Task objective: From the entries below, copy out all lines holding "checked".

• • • •

From an optimization exercise on the open Yosys and OpenROAD flow, aimed at small area and a short achievable clock period; shortcuts taken in it are not production practice. Where RTL was checked, it was by simulation tests only, not by an equivalence proof against the original. Power and IR drop assume default switching activity.

==> flow/design.v <==
module fpadder(input [15:0] A, input [15:0] B, input clk, input rst, output reg [15:0] C);
wire [5:0] dbo = {1'b0, A[14:10]} - {1'b0, B[14:10]};
reg        sa1, sb1, abig1;
reg [4:0]  eb1, d1;
reg [9:0]  ma1, mb1;
always @(posedge clk) begin
	sa1   <= A[15];
	sb1   <= B[15];
	abig1 <= ~dbo[5] & ((|dbo[4:0]) | (A[9:0] > B[9:0]));
	eb1   <= B[14:10];
	d1    <= dbo[4:0];
	ma1   <= A[9:0];
	mb1   <= B[9:0];
end
wire [9:0]  xm1 = abig1 ? ma1 : mb1;
wire [9:0]  ym1 = abig1 ? mb1 : ma1;
wire [4:0]  sh1 = abig1 ? d1 : -d1;
wire [10:0] ys = {1'b1, ym1} >> sh1[3:0];
wire [10:0] yv = sh1[4] ? 11'd0 : ys;
wire        sub1 = sa1 ^ sb1;
reg        sign2, sub2;
reg [4:0]  exp2;    
reg [9:0]  xm2;
reg [10:0] ym2;
always @(posedge clk) begin
	sign2 <= abig1 ? sa1 : sb1;
	sub2  <= sub1;
	exp2  <= eb1 + (abig1 ? d1 : 5'd0) + 5'd1;
	xm2   <= xm1;
	ym2   <= yv ^ {11{sub1}};
end
wire [12:0] s = {2'b01, xm2, 1'b1} + {sub2, ym2, sub2};
reg        sign3;
reg [4:0]  exp3;    
reg [11:0] s3;
always @(posedge clk) begin
	sign3 <= sign2;
	exp3  <= exp2;
	s3    <= s[12:1];
end
reg [3:0] k;
always @(*) begin
	casez (s3[11:1])
	11'b1??????????: k = 4'd0;
	11'b01?????????: k = 4'd1;
	11'b001????????: k = 4'd2;
	11'b0001???????: k = 4'd3;
	11'b00001??????: k = 4'd4;
	11'b000001?????: k = 4'd5;
	11'b0000001????: k = 4'd6;
	11'b00000001???: k = 4'd7;
	11'b000000001??: k = 4'd8;
	11'b0000000001?: k = 4'd9;
	11'b00000000001: k = 4'd10;
	default:         k = 4'd1;
	endcase
end
wire [12:0] w = {s3, 1'b0} << k;
wire [5:0]  en = {exp3, 1'b1} + {1'b1, ~k, 1'b1};    
wire [4:0]  e = en[5:1];
wire zero = ~sign3 && exp3 == 5'd1 && s3 == 12'h800;
always @(posedge clk)
	C <= {sign3, e[4:1], e[0] & ~zero, w[11:2]};
endmodule
==> flow/config.mk <==
export PLATFORM = sky130hd
export DESIGN_NAME = fpadder
export DESIGN_NICKNAME = fpadder
export VERILOG_FILES = /design/flow/design.v
export SDC_FILE = /design/flow/constraint.sdc
export NUM_CORES = 4
export LEC_CHECK = 0
export ABC_AREA = 1
export CAP_MARGIN = 20
export CORE_MARGIN = 2
export CORE_UTILIZATION = 65
export CTS_BUF_LIST = sky130_fd_sc_hd__clkbuf_4 sky130_fd_sc_hd__clkbuf_8
export CTS_CLUSTER_DIAMETER = 80
export CTS_CLUSTER_SIZE = 50
export SETUP_SLACK_MARGIN = 2.0
export SLEW_MARGIN = 20
export TNS_END_PERCENT = 0
==> flow/constraint.sdc <==
create_clock -name core_clock -period 4.0 [get_ports {clk}]
set_input_delay 0.8000 -clock core_clock [delete_from_list [all_inputs] [get_ports {clk}]]
set_output_delay 0.8000 -clock core_clock [all_outputs]
set_load 0.01 [all_outputs]
standard.sh (not shown) runs the stock make flow with config.mk's settings and CLKGATE_MAP_FILE= SYNTH_SCRIPT=/design/flow/synth_recipe.tcl, a recipe that flattens the netlist after the stock synthesis.
==> flow/flow/run.sh <==
#!/bin/bash
# Standard layout, with plain buffers (not delay cells) on the ports.
set -euo pipefail
export BUFFER_PORTS_ARGS="-buffer_cell sky130_fd_sc_hd__buf_2"
bash standard.sh > standard.log 2>&1
Then changed:
==> flow/design.v (replaced) <==
module fpadder(input [15:0] A, input [15:0] B, input clk, input rst, output reg [15:0] C);
wire [5:0] dbo = {1'b0, A[14:10]} - {1'b0, B[14:10]};
wire [4:0] dba = B[14:10] - A[14:10];
reg        sa1, sb1, abig1;
reg [4:0]  eb1, ad1;
reg [9:0]  ma1, mb1;
always @(posedge clk) begin
	sa1   <= A[15];
	sb1   <= B[15];
	abig1 <= ~dbo[5] & ((|dbo[4:0]) | (A[9:0] > B[9:0]));
	eb1   <= B[14:10];
	ad1   <= dbo[5] ? dba : dbo[4:0];
	ma1   <= A[9:0];
	mb1   <= B[9:0];
end
wire [9:0]  xm1 = abig1 ? ma1 : mb1;
wire [9:0]  ym1 = abig1 ? mb1 : ma1;
wire [10:0] ys = {1'b1, ym1} >> ad1[3:0];
wire [10:0] yv = ad1[4] ? 11'd0 : ys;
wire        sub1 = sa1 ^ sb1;
reg        sign2, sub2;
reg [4:0]  exp2;    
reg [9:0]  xm2;
reg [10:0] ym2;
always @(posedge clk) begin
	sign2 <= abig1 ? sa1 : sb1;
	sub2  <= sub1;
	exp2  <= eb1 + (abig1 ? ad1 : 5'd0) + 5'd1;
	xm2   <= xm1 ^ {10{sub1}};
	ym2   <= yv;
end
wire [11:0] t = {sub2, ~sub2, xm2} + {1'b0, ym2};
wire [11:0] s = t ^ {12{sub2}};
reg        sign3;
reg [4:0]  exp3;    
reg [11:0] s3;
always @(posedge clk) begin
	sign3 <= sign2;
	exp3  <= exp2;
	s3    <= s;
end
reg [3:0] k;
always @(*) begin
	casez (s3[11:1])
	11'b1??????????: k = 4'd0;
	11'b01?????????: k = 4'd1;
	11'b001????????: k = 4'd2;
	11'b0001???????: k = 4'd3;
	11'b00001??????: k = 4'd4;
	11'b000001?????: k = 4'd5;
	11'b0000001????: k = 4'd6;
	11'b00000001???: k = 4'd7;
	11'b000000001??: k = 4'd8;
	11'b0000000001?: k = 4'd9;
	11'b00000000001: k = 4'd10;
	default:         k = 4'd1;
	endcase
end
wire [12:0] w = {s3, 1'b0} << k;
wire [2:0] el  = {1'b0, exp3[1:0]} - {1'b0, k[1:0]};
wire [2:0] x0 = exp3[4:2];
wire [2:0] x1 = exp3[4:2] - 3'd1;
wire [2:0] x2 = exp3[4:2] - 3'd2;
wire [2:0] x3 = exp3[4:2] - 3'd3;
wire [2:0] eh0 = k[3] ? x2 : (k[2] ? x1 : x0);
wire [2:0] eh1 = k[3] ? x3 : (k[2] ? x2 : x1);
wire zero = ~sign3 && exp3 == 5'd1 && s3 == 12'h800;
reg        sign4, b4;
reg [2:0]  eh04, eh14;
reg [1:0]  el4;
reg [9:0]  m4;
always @(posedge clk) begin
	sign4 <= sign3;
	m4    <= w[11:2];
	el4   <= {el[1], el[0] & ~zero};
	eh04  <= eh0;
	eh14  <= eh1;
	b4    <= el[2];
end
always @(*)
	C = {sign4, b4 ? eh14 : eh04, el4, m4};
endmodule
The changed run completed without violations.
Non-clock buffer count came out lower by 14.
Flip-flop and latch count came out higher by 4.
Die area came out higher by a few percent.
Critical path depth came out lower by 9.
Design area came out higher slightly.
Wire length came out lower by a few percent.
Clock-buffer cell count came out lower by 1.
Via count came out lower by a few percent.
Cell count stays flat.
Power came out lower by a few percent.
Only the layout flow was run in the second run of this note; the RTL was not checked for function there.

• • • •

Expected answer:
From an optimization exercise on the open Yosys and OpenROAD flow, aimed at small area and a short achievable clock period; shortcuts taken in it are not production practice. Where RTL was checked, it was by simulation tests only, not by an equivalence proof against the original. Power and IR drop assume default switching activity.
Only the layout flow was run in the second run of this note; the RTL was not checked for function there.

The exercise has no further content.